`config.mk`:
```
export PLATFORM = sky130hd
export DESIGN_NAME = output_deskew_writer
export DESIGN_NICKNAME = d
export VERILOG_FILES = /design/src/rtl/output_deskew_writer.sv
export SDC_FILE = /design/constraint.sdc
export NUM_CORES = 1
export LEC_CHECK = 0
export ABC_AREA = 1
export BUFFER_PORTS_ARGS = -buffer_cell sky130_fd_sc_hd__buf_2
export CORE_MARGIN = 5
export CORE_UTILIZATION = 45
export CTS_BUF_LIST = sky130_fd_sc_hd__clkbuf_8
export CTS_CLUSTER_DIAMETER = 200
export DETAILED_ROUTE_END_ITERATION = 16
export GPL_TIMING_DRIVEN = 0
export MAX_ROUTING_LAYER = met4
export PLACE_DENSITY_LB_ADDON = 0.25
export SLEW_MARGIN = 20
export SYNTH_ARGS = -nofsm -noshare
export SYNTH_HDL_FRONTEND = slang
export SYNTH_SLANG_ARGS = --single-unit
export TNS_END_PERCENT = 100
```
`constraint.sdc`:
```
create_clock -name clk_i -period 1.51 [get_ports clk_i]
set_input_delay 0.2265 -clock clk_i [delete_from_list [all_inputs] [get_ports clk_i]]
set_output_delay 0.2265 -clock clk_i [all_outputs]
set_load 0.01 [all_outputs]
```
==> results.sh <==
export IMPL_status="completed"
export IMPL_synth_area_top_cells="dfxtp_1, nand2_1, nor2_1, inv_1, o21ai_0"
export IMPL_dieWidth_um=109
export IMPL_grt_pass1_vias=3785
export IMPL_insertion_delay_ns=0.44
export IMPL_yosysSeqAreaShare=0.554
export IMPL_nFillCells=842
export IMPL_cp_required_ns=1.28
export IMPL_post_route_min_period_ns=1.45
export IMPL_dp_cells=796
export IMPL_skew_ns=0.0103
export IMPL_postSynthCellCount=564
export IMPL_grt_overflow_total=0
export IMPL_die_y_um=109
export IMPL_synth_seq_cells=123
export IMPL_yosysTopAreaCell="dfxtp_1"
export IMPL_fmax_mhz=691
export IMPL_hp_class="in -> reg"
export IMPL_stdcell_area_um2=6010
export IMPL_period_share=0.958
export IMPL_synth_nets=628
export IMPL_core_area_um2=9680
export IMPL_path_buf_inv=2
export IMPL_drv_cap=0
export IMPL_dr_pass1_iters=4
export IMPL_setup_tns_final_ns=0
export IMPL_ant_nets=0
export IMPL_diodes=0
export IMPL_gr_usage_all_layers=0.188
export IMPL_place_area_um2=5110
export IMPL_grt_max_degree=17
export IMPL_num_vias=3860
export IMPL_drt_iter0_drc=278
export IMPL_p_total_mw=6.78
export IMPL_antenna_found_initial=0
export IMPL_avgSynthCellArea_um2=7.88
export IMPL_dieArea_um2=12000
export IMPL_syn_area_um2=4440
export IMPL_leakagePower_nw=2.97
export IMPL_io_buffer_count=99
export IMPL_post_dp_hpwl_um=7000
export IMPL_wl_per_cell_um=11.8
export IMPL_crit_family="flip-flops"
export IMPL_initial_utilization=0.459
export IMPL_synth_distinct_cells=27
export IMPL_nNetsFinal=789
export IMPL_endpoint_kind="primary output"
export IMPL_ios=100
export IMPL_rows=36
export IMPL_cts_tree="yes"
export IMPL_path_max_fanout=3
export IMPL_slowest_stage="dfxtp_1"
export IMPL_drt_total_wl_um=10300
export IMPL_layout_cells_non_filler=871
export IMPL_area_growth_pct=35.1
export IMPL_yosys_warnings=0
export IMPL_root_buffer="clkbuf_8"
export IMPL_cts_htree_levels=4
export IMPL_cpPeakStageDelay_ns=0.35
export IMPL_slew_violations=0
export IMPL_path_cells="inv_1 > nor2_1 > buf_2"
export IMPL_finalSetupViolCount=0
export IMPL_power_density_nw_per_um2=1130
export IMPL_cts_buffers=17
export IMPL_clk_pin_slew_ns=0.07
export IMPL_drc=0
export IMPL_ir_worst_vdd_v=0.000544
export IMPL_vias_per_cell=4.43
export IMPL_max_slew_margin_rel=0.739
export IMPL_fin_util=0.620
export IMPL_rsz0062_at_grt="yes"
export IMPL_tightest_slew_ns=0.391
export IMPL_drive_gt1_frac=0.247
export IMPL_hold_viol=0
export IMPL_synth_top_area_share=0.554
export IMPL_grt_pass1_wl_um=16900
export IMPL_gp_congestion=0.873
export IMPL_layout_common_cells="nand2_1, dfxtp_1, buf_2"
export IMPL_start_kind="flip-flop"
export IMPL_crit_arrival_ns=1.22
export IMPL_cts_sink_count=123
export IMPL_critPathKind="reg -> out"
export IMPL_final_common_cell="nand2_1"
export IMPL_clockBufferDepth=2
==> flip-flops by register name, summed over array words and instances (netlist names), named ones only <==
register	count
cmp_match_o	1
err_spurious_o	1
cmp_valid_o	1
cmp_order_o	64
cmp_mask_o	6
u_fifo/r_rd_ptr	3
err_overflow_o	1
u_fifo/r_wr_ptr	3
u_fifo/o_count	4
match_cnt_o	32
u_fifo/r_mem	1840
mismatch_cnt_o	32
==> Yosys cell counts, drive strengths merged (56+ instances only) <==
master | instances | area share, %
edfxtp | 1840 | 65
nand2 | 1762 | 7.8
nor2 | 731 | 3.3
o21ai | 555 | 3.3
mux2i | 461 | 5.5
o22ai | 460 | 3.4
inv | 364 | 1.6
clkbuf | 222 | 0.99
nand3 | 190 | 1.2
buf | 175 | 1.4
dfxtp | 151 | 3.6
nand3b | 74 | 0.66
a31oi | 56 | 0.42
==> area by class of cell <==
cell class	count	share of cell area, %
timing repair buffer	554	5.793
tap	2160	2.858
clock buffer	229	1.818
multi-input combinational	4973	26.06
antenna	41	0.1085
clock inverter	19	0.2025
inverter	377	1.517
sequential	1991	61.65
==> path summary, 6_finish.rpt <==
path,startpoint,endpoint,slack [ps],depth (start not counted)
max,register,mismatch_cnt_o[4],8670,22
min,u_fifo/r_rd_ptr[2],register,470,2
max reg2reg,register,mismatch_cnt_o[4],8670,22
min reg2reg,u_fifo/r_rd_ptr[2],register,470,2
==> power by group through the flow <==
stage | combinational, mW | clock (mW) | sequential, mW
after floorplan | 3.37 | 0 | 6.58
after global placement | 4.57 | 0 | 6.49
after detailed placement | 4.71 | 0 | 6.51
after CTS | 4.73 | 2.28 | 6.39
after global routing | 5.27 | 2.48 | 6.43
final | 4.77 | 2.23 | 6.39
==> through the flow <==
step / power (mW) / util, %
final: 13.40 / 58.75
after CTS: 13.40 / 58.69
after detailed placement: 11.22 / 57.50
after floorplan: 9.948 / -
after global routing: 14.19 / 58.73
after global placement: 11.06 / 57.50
`src/rtl/count_seq_pkg.sv`:
```
// Shared definitions for the counter sequencer: opcodes, state encoding,
// counting modes and configuration reset defaults.
package count_seq_pkg;

    localparam logic [2:0] OP_START      = 3'd0;
    localparam logic [2:0] OP_STOP       = 3'd1;
    localparam logic [2:0] OP_RESUME     = 3'd2;
    localparam logic [2:0] OP_CLEAR      = 3'd3;
    localparam logic [2:0] OP_LOAD_LIMIT = 3'd4;
    localparam logic [2:0] OP_LOAD_DIV   = 3'd5;
    localparam logic [2:0] OP_SET_MODE   = 3'd6;
    localparam logic [2:0] OP_NOP        = 3'd7;

    typedef enum logic [1:0] {
        ST_IDLE = 2'd0,
        ST_RUN  = 2'd1,
        ST_HOLD = 2'd2,
        ST_DONE = 2'd3
    } state_e;

    localparam logic MODE_WRAP    = 1'b0;
    localparam logic MODE_ONESHOT = 1'b1;

    localparam logic [7:0] LIMIT_RST = 8'hFF;
    localparam logic [7:0] DIV_RST   = 8'h00;

endpackage

```
`src/rtl/count_seq_prescaler.sv`:
```
// Programmable prescaler: counts 0..div while running and raises tick on the
// match. Freeze holds the count, reload returns it to zero.
module count_seq_prescaler
    import count_seq_pkg::*;
#(
    parameter int DIV_W = 8
) (
    input  logic       clk,
    input  logic       rst_n,
    input  logic       div_we,
    input  logic [7:0] div_wdata,
    input  logic       run,
    input  logic       freeze,
    input  logic       reload,
    output logic       tick
);

    logic [DIV_W-1:0] div_r;
    logic [DIV_W-1:0] pre_r;

    // A freshly written div only affects the compare on the following cycle;
    // a count already past it rolls through the full range before matching.
    assign tick = run && (pre_r == div_r);

    // Divide register.
    always_ff @(posedge clk) begin
        if (!rst_n) begin
            div_r <= DIV_W'(DIV_RST);
        end else if (div_we) begin
            div_r <= DIV_W'(div_wdata);
        end else begin
            div_r <= div_r;
        end
    end

    // Prescaler count: reload beats freeze beats advance; parked at zero otherwise.
    always_ff @(posedge clk) begin
        if (!rst_n) begin
            pre_r <= {DIV_W{1'b0}};
        end else if (reload) begin
            pre_r <= {DIV_W{1'b0}};
        end else if (freeze) begin
            pre_r <= pre_r;
        end else if (run) begin
            pre_r <= pre_r + DIV_W'(1);
        end else begin
            pre_r <= {DIV_W{1'b0}};
        end
    end

endmodule

```
`src/rtl/count_seq_ctrl.sv`:
```
// Command-driven sequencer for the output counter: decodes commands, paces
// increments through the prescaler and enforces the terminal count.
module count_seq_ctrl
    import count_seq_pkg::*;
#(
    parameter int CNT_W = 8,
    parameter int DIV_W = 8
) (
    input  logic             clk,
    input  logic             rst_n,
    input  logic             cmd_valid,
    input  logic [2:0]       cmd_op,
    input  logic [7:0]       cmd_data,
    output logic             cmd_ready,
    input  logic [CNT_W-1:0] count_in,
    output logic             cnt_inc,
    output logic             cnt_clr,
    output logic [1:0]       state,
    output logic             done,
    output logic             wrap_pulse
);

    state_e           state_r;
    logic             done_r;
    logic             ready_r;
    logic [CNT_W-1:0] limit_r;
    logic             mode_r;

    logic cmd_acc_s;
    logic start_s, stop_s, resume_s, clear_s;
    logic ld_lim_s, ld_div_s, set_mode_s;
    logic tick_s, fire_s, at_lim_s;

    assign cmd_ready = ready_r & rst_n;
    assign cmd_acc_s = cmd_valid & cmd_ready;
    assign state     = state_r;
    assign done      = done_r;

    // Command decode; STOP and RESUME only count in the state they act on.
    always_comb begin
        start_s    = 1'b0;
        stop_s     = 1'b0;
        resume_s   = 1'b0;
        clear_s    = 1'b0;
        ld_lim_s   = 1'b0;
        ld_div_s   = 1'b0;
        set_mode_s = 1'b0;
        if (cmd_acc_s) begin
            case (cmd_op)
                OP_START:      start_s    = 1'b1;
                OP_STOP:       stop_s     = (state_r == ST_RUN);
                OP_RESUME:     resume_s   = (state_r == ST_HOLD);
                OP_CLEAR:      clear_s    = 1'b1;
                OP_LOAD_LIMIT: ld_lim_s   = 1'b1;
                OP_LOAD_DIV:   ld_div_s   = 1'b1;
                OP_SET_MODE:   set_mode_s = 1'b1;
                default:       start_s    = 1'b0;
            endcase
        end else begin
            start_s = 1'b0;
        end
    end

    count_seq_prescaler #(
        .DIV_W (DIV_W)
    ) u_prescaler (
        .clk       (clk),
        .rst_n     (rst_n),
        .div_we    (ld_div_s),
        .div_wdata (cmd_data),
        .run       (state_r == ST_RUN),
        .freeze    ((state_r == ST_HOLD) | stop_s),
        .reload    (start_s | clear_s | (tick_s & ~stop_s)),
        .tick      (tick_s)
    );

    // A state-changing command in the same cycle swallows the tick.
    assign fire_s   = tick_s & ~(start_s | stop_s | clear_s);
    assign at_lim_s = (count_in == limit_r);

    // Datapath strobes; clear always dominates increment.
    always_comb begin
        cnt_inc    = 1'b0;
        cnt_clr    = 1'b0;
        wrap_pulse = 1'b0;
        if (!rst_n) begin
            cnt_clr = 1'b1;
        end else if (start_s || clear_s) begin
            cnt_clr = 1'b1;
        end else if (fire_s && !at_lim_s) begin
            cnt_inc = 1'b1;
        end else if (fire_s && (mode_r == MODE_WRAP)) begin
            cnt_clr    = 1'b1;
            wrap_pulse = 1'b1;
        end else begin
            cnt_inc = 1'b0;
        end
    end

    // Sequencer FSM with registered done and ready.
    always_ff @(posedge clk) begin
        if (!rst_n) begin
            state_r <= ST_IDLE;
            done_r  <= 1'b0;
            ready_r <= 1'b0;
        end else begin
            ready_r <= ~cmd_acc_s;
            if (start_s || resume_s) begin
                state_r <= ST_RUN;
                done_r  <= 1'b0;
            end else if (clear_s) begin
                state_r <= ST_IDLE;
                done_r  <= 1'b0;
            end else if (stop_s) begin
                state_r <= ST_HOLD;
                done_r  <= 1'b0;
            end else if (fire_s && at_lim_s && (mode_r == MODE_ONESHOT)) begin
                state_r <= ST_DONE;
                done_r  <= 1'b1;
            end else begin
                state_r <= state_r;
                done_r  <= (state_r == ST_DONE);
            end
        end
    end

    // Limit and mode configuration registers.
    always_ff @(posedge clk) begin
        if (!rst_n) begin
            limit_r <= CNT_W'(LIMIT_RST);
            mode_r  <= MODE_WRAP;
        end else begin
            if (ld_lim_s) begin
                limit_r <= CNT_W'(cmd_data);
            end else begin
                limit_r <= limit_r;
            end
            if (set_mode_s) begin
                mode_r <= cmd_data[0];
            end else begin
                mode_r <= mode_r;
            end
        end
    end

endmodule
```
`config.mk`:
```
export PLATFORM = sky130hd
export DESIGN_NAME = count_seq_ctrl
export DESIGN_NICKNAME = d
export VERILOG_FILES = /design/src/rtl/count_seq_pkg.sv /design/src/rtl/count_seq_prescaler.sv /design/src/rtl/count_seq_ctrl.sv
export SDC_FILE = /design/constraint.sdc
export NUM_CORES = 1
export LEC_CHECK = 0
export CORE_MARGIN = 5
export CORE_UTILIZATION = 48
export CTS_BUF_LIST = sky130_fd_sc_hd__clkbuf_8
export DETAILED_ROUTE_END_ITERATION = 10
export PLACE_DENSITY = 0.87
export SYNTH_ARGS = -nofsm -noshare
export SYNTH_HDL_FRONTEND = slang
export SYNTH_SLANG_ARGS = --single-unit
```
`constraint.sdc`:
```
create_clock -name clk -period 1.4 [get_ports clk]
set_input_delay 0.21 -clock clk [delete_from_list [all_inputs] [get_ports clk]]
set_output_delay 0.21 -clock clk [all_outputs]
set_load 0.005 [all_outputs]
```
* Word-level counts from Yosys, hierarchy flattened
Index checks and enable logic that the tools add are counted.
Widths: inputs -> output; s select.
** Word-level totals
- Register bits after elaboration :: 29
- Input bits :: 22
** Operators by class
- $add $sub $neg :: 1
- Eq/ne operators :: 11
- Multiplexer cells :: 29
- Bitwise operators :: 14
- Reductions and logical operators :: 14
** Operator list (number)
- $mux 1 :: 26
- $eq 8x8->1 :: 2
- $eq 3x3->1 const B :: 3
- $add 8x1->8 const B :: 1
- $mux 8 :: 1
- $eq 3x2->1 const B :: 2
- $logic_and 1x1->1 :: 5
- $not 1->1 :: 5
- $or 1x1->1 :: 5
- $and 1x1->1 :: 4
- $eq 2x2->1 const B :: 2
- $mux 2 :: 2
- $reduce_bool 4->1 :: 1
- $reduce_or 4->1 :: 1
- $eq 3x1->1 const B :: 1
- $logic_not 3->1 :: 1
- $reduce_or 3->1 :: 1
- $eq 2x1->1 const B :: 1
- $logic_or 1x1->1 :: 2
- $reduce_bool 2->1 :: 1
- $reduce_or 2->1 :: 1
- $logic_not 1->1 :: 1

* Logic depth before layout (Yosys ltp)
- Depth after elaboration :: 13
- Depth in mapped cells :: 7

* Cells and area by module
From an unflattened synthesis, not the netlist that was laid out.
** Second synthesis, totals
- Cell total of the unflattened synthesis :: 170
- Area total of the unflattened synthesis :: 1491.4 um^2
** Modules (own cells, without submodules)
- count_seq_ctrl :: instances 1, cells each 96, area an instance 745.7 um^2, seq. area each 260.2 um^2
- count_seq_prescaler :: instances 1, cells each 74, area an instance 745.7 um^2, seq. area each 320.3 um^2

* Least setup slack after synthesis
OpenSTA, ideal clock, no wires.
- Kind :: reg2out
- Start point :: reg state_r[1] (netlist: state[1])
- End point :: out wrap_pulse
- Arrival :: 1.360 ns
- Required time :: 1.190 ns
- Setup slack :: -0.170 ns
- Stages on the path, launching flop included :: 6
- Buffers on the path :: 1
- Cell sequence :: dfxtp_1 -> nand2b_1 -> buf_2 -> nor4_2 -> nand3_1 -> nor3_1
** Between the ends
- Cells in the longest elaborated chain, start to end :: 12
- Elaborated cells on any way between the ends :: 14
- Classes of those cells :: 1 x eq/ne; 6 x mux; 4 x bitwise; 3 x reduce/logical
** RTL lines
- from (decl) :: RTL line count_seq_ctrl.sv:23 : state_e state_r;
- from (signal assigned) :: RTL line count_seq_ctrl.sv:121 : state_r <= state_r;
- $eq 2x1->1 (*) :: RTL line count_seq_ctrl.sv:51, count_seq_ctrl.sv:71
- $mux 1 :: RTL line count_seq_ctrl.sv:49 : case (cmd_op)
- $mux 1 :: RTL line count_seq_ctrl.sv:48 : if (cmd_acc_s) begin
- $or 1x1->1 (2 in series) :: RTL line count_seq_ctrl.sv:78 : assign fire_s = tick_s & ~(start_s | stop_s | clear_s);
- $not 1->1 :: RTL line count_seq_ctrl.sv:78
- $and 1x1->1 (*) :: RTL line count_seq_ctrl.sv:78
- $logic_and 1x1->1 :: RTL line count_seq_ctrl.sv:92 : end else if (fire_s && (mode_r == MODE_WRAP)) begin
- $mux 1 :: RTL line count_seq_ctrl.sv:92
- $mux 1 (*) :: RTL line count_seq_ctrl.sv:90 : end else if (fire_s && !at_lim_s) begin
- $mux 1 (*) :: RTL line count_seq_ctrl.sv:88 : end else if (start_s || clear_s) begin
- $mux 1 (*) :: RTL line count_seq_ctrl.sv:86 : if (!rst_n) begin
- to (decl) :: RTL line count_seq_ctrl.sv:20 : output logic wrap_pulse
Every way passes the cells marked *; elsewhere a longest branch is shown, timed or not.

* Worst setup path after layout
- Start point :: reg u_prescaler.pre_r[6]
- End point :: out wrap_pulse
** Between the ends
- Cells in the longest elaborated chain, start to end :: 8
- Elaborated cells on any way between the ends :: 9
- Classes of those cells :: 1 x eq/ne; 4 x mux; 1 x bitwise; 3 x reduce/logical
** RTL lines
- from (decl) :: RTL line count_seq_prescaler.sv:19 : logic [DIV_W-1:0] pre_r;
- from (signal assigned) :: RTL line count_seq_prescaler.sv:39 : pre_r <= {DIV_W{1'b0}};
- from (signal assigned) :: RTL line count_seq_prescaler.sv:41 : pre_r <= {DIV_W{1'b0}};
- from (signal assigned) :: RTL line count_seq_prescaler.sv:43 : pre_r <= pre_r;
- $eq 8x8->1 (*) :: RTL line count_seq_prescaler.sv:23 : assign tick = run && (pre_r == div_r);
- $logic_and 1x1->1 (*) :: RTL line count_seq_prescaler.sv:23
- $and 1x1->1 (*) :: RTL line count_seq_ctrl.sv:78
- $logic_and 1x1->1 :: RTL line count_seq_ctrl.sv:92
- $mux 1 :: RTL line count_seq_ctrl.sv:92
- $mux 1 (*) :: RTL line count_seq_ctrl.sv:90
- $mux 1 (*) :: RTL line count_seq_ctrl.sv:88
- $mux 1 (*) :: RTL line count_seq_ctrl.sv:86
Marked as above.

==> flow_summary.json <==
{
  "finalCritPeriodShare": 1.43,
  "cts_num_sinks": 29,
  "postRouteAntennaNets": 0,
  "antenna_violations_before_repair": 0,
  "drive_gt1_frac": 0.494,
  "total_via_count_after_detailed_routing": 1589,
  "run_status": "finished, violations left",
  "final_number_of_max_transition_violations": 0,
  "ctsHtreeMaxLevel": 2,
  "fin_skew_ns": 0.00681,
  "worstPathRequired_ns": 1.19,
  "first_global_vias": 1696,
  "synth-seq-cells": 29,
  "clk_pin_slew_worst_paths_ns": 0.07,
  "insertedDiodeCount": 0,
  "startpoint": "u_prescaler.pre_r[6]",
  "worstSetupPathType": "flop to output pin",
  "grt_setup_unrepaired": "true",
  "yosysWarningCount": 0,
  "first_pass_grt_wire_length_um": 7750,
  "post_layout_nonfiller_instances": 274,
  "max_stage_delay_ns": 0.33,
  "finalSetupViolations": 30,
  "worstHoldStart": "rst_n",
  "initial_cell_density_of_the_core": 0.490,
  "hold_violations": 0,
  "floorplan.io_pins": 29,
  "vias_per_cell": 5.80,
  "count_of_flip_flops_with_a_built_in_enable_after_synthesis": 0,
  "powerDensity_mw_per_mm2": 790,
  "max-clock-path-buffers": 2,
  "cts.hold.buffers_added": 0,
  "max_freq_mhz": 499,
  "dr.pass1.iters": 4,
  "remaining_drc_errors": 0,
  "worst_path_max_delay_cell": "sky130_fd_sc_hd__dfxtp_2",
  "largest_net_degree_at_the_start_of_global_routing": 21,
  "synth.lib_cells_used.distinct": 38,
  "synth_nets": 190,
  "die_area_sq_mm": 0.00427,
  "fp.dieH_um": 65.3,
  "postLayoutSetupSlackWorst_ns": -0.602,
  "place_inst": 260,
  "timing.critical_path.from_type": "flop",
  "gpl.final_weighted_congestion": 0.796,
  "path_cells": "xnor2_1, nand4_1, nor4_4, nand3_1, buf_4, nor3_4, buf_2",
  "ir_drop_mv": 0.963,
  "clock_tree_from_tritoncts": "built",
  "global_route.peak_usage_layer": "met2",
  "timing.max_cap.violations": 0,
  "startpoint_of_the_worst_register_to_register_path": "u_prescaler.pre_r[6]",
  "post_synth.cell_area_avg_sq_um": 8.80,
  "worstHoldPathType": "input port to flop",
  "actual_slew_at_the_worst_max_slew_pin_ns": 0.344,
  "cellLeakagePower_uw": 0.000985,
  "failed_checks": "setup timing",
  "met1_usage": 0.252,
  "synth_cells": 167,
  "routed_wl_um": 5640,
  "seq_area_frac_synth": 0.395,
  "place_worst_setup_slack_ns": -0.785,
  "hpwl_um": 2730,
  "critical_path.max_fanout": 2,
  "worst_slew_slack_as_a_fraction_of_its_limit": 0.771,
  "numPortBuffers": 28,
  "fraction_of_met3_tracks_used_by_global_routing": 0.0667,
  "finalHoldWorstSlack_ns": 0.466,
  "grt_remaining_overflow": 0,
  "fp-row-count": 20,
  "finalWorstPathRequiredPeriod_ns": 2.00,
  "netlist_area_sq_mm": 0.00147,
  "wire_per_inst_um": 20.6,
  "grt_use_met2": 0.446,
  "area_growth_syn_to_layout_pct": 71.3,
  "nNetsFinal": 263,
  "crit_path_end_kind": "output pin",
  "coreArea_sq_mm": 0.00300,
  "worstPathArrival_ns": 1.79,
  "final_core_utilization": 0.839,
  "worst_skew_pair.late_latency_ns": 0.29,
  "numCtsBuffers": 5,
  "finalSetupTns_ns": -5.16,
  "ys.flop_type": "sky130_fd_sc_hd__dfxtp_1",
  "globalRouteTotalUtil": 0.244,
  "asyncSetResetFlopFracSynth": 0,
  "die_width_um": 65.3,
  "initialDrtViolationCount": 125,
  "clk_root_buffer_cell": "sky130_fd_sc_hd__clkbuf_8"
}
-- worst max-delay path: cells and delay by family, from the launching register on --
family | cells | cell delay [ns]
xor gates and xnor gates | 1 | 0.20
buffers and inverters | 2 | 0.31
DFF | 1 | 0.33
and+or+nand+nor | 4 | 0.67
-- synth_stat cells (all sizes together), types with 4 or more instances --
master  instances  area share
nor3            4       0.014
xor2            6       0.036
dfxtp          29        0.39
xnor2          16       0.095
nor2           11       0.030
mux2i           9       0.061
nand4           7       0.030
nor2b          13       0.055
nand3          12       0.041
nand2          23       0.059
-- kinds of logic after synthesis --
family,Yosys count,synth area share
adder cells (fa/ha/maj),1,0.00851
AND/OR/NAND/NOR,85,0.314
flip-flops,29,0.395
multiplexers,9,0.0613
AO/OA/AOI/OAI,14,0.0681
XOR/XNOR,22,0.131
buffers and inverters,7,0.0221
-- timing repair --
item | in CTS | in global routing
pin swaps | 13 | 23
setup buffers | 5 | 4
resized for setup | 46 | 57
setup endpoints to repair | 34 | 32
hold endpoints to repair | 0 | 0
-- power breakdown --
group	switching [uW]	internal, uW	leakage [uW]	total, uW
Sequential	7.45	832	0.000243	839
Combinational	108	135	0.000688	242
Clock	376	532	0.0000543	909
Total	492	1500	0.000985	1990
-- path summary, 6_finish.rpt --
| path | slack (ns) | cells after the start | to |
|---|---|---|---|
| setup / recovery | -0.60 | 7 | wrap_pulse |
| hold / removal | 0.47 | 3 | limit_r[1] |
| setup reg to reg | -0.30 | 7 | u_prescaler.pre_r[3] |
| hold reg to reg | 0.51 | 2 | limit_r[2] |
-- metal layers --
layer  vias to the layer above  wire length, um
met5                         -                0
met4                         0              192
met3                        20              252
met2                        57             2910
met1                       783             2290
li1                        729                -
-- flip-flops by register name, summed over array words and instances (netlist names) --
register,flops
done,1
limit_r,8
mode_r,1
ready_r,1
state,2
u_prescaler.div_r,8
u_prescaler.pre_r,8
-- through the flow --
| stage | power (uW) | cell area, sq um |
|---|---|---|
| after floorplan | 926 | 1500 |
| after global placement | 1040 | 2090 |
| after detailed placement | 1050 | 2090 |
| after CTS | 1950 | 2290 |
| after global routing | 2040 | 2520 |
| final | 1990 | 2520 |
-- placed cells by master (no fill, tap or decap), types with 2 or more instances in the layout --
cell type	instances
sky130_fd_sc_hd__nand2_2	6
sky130_fd_sc_hd__buf_4	35
sky130_fd_sc_hd__and3_1	2
sky130_fd_sc_hd__nand2b_1	2
sky130_fd_sc_hd__xor2_1	5
sky130_fd_sc_hd__dfxtp_2	17
sky130_fd_sc_hd__nor3_1	2
sky130_fd_sc_hd__clkdlybuf4s50_1	17
sky130_fd_sc_hd__buf_2	3
sky130_fd_sc_hd__xnor2_1	10
sky130_fd_sc_hd__clkbuf_2	2
sky130_fd_sc_hd__nor2b_1	11
sky130_fd_sc_hd__nor2b_4	2
sky130_fd_sc_hd__or3_4	2
sky130_fd_sc_hd__mux2i_4	2
sky130_fd_sc_hd__nand4_1	7
sky130_fd_sc_hd__dlygate4sd2_1	4
sky130_fd_sc_hd__nand3_1	4
sky130_fd_sc_hd__dfxtp_1	12
sky130_fd_sc_hd__nor2_1	7
sky130_fd_sc_hd__nand3_2	7
sky130_fd_sc_hd__mux2i_1	6
sky130_fd_sc_hd__a21oi_1	3
sky130_fd_sc_hd__xnor2_2	6
sky130_fd_sc_hd__buf_6	8
sky130_fd_sc_hd__nor2_2	3
sky130_fd_sc_hd__clkbuf_8	5
sky130_fd_sc_hd__nand2_1	17
-- layout make-up --
cell class / instances / area, sq um
multi-input combinational: 131 / 1130
tap: 33 / 41.3
sequential: 29 / 602
fill: 137 / 484
timing repair buffer: 72 / 629
clock inverter: 3 / 46.3
inverter: 1 / 3.75
clock buffer: 5 / 68.8
Power figures use the tool's default switching activity.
---------------
WORK REQUIRED:
Above are the records. Copy the lines beginning at the one that has "export IMPL_vias_per_cell=4.43" and ending with the one that has "export IMPL_clockBufferDepth=2", unchanged.

FINAL ANSWER:
export IMPL_vias_per_cell=4.43
export IMPL_max_slew_margin_rel=0.739
export IMPL_fin_util=0.620
export IMPL_rsz0062_at_grt="yes"
export IMPL_tightest_slew_ns=0.391
export IMPL_drive_gt1_frac=0.247
export IMPL_hold_viol=0
export IMPL_synth_top_area_share=0.554
export IMPL_grt_pass1_wl_um=16900
export IMPL_gp_congestion=0.873
export IMPL_layout_common_cells="nand2_1, dfxtp_1, buf_2"
export IMPL_start_kind="flip-flop"
export IMPL_crit_arrival_ns=1.22
export IMPL_cts_sink_count=123
export IMPL_critPathKind="reg -> out"
export IMPL_final_common_cell="nand2_1"
export IMPL_clockBufferDepth=2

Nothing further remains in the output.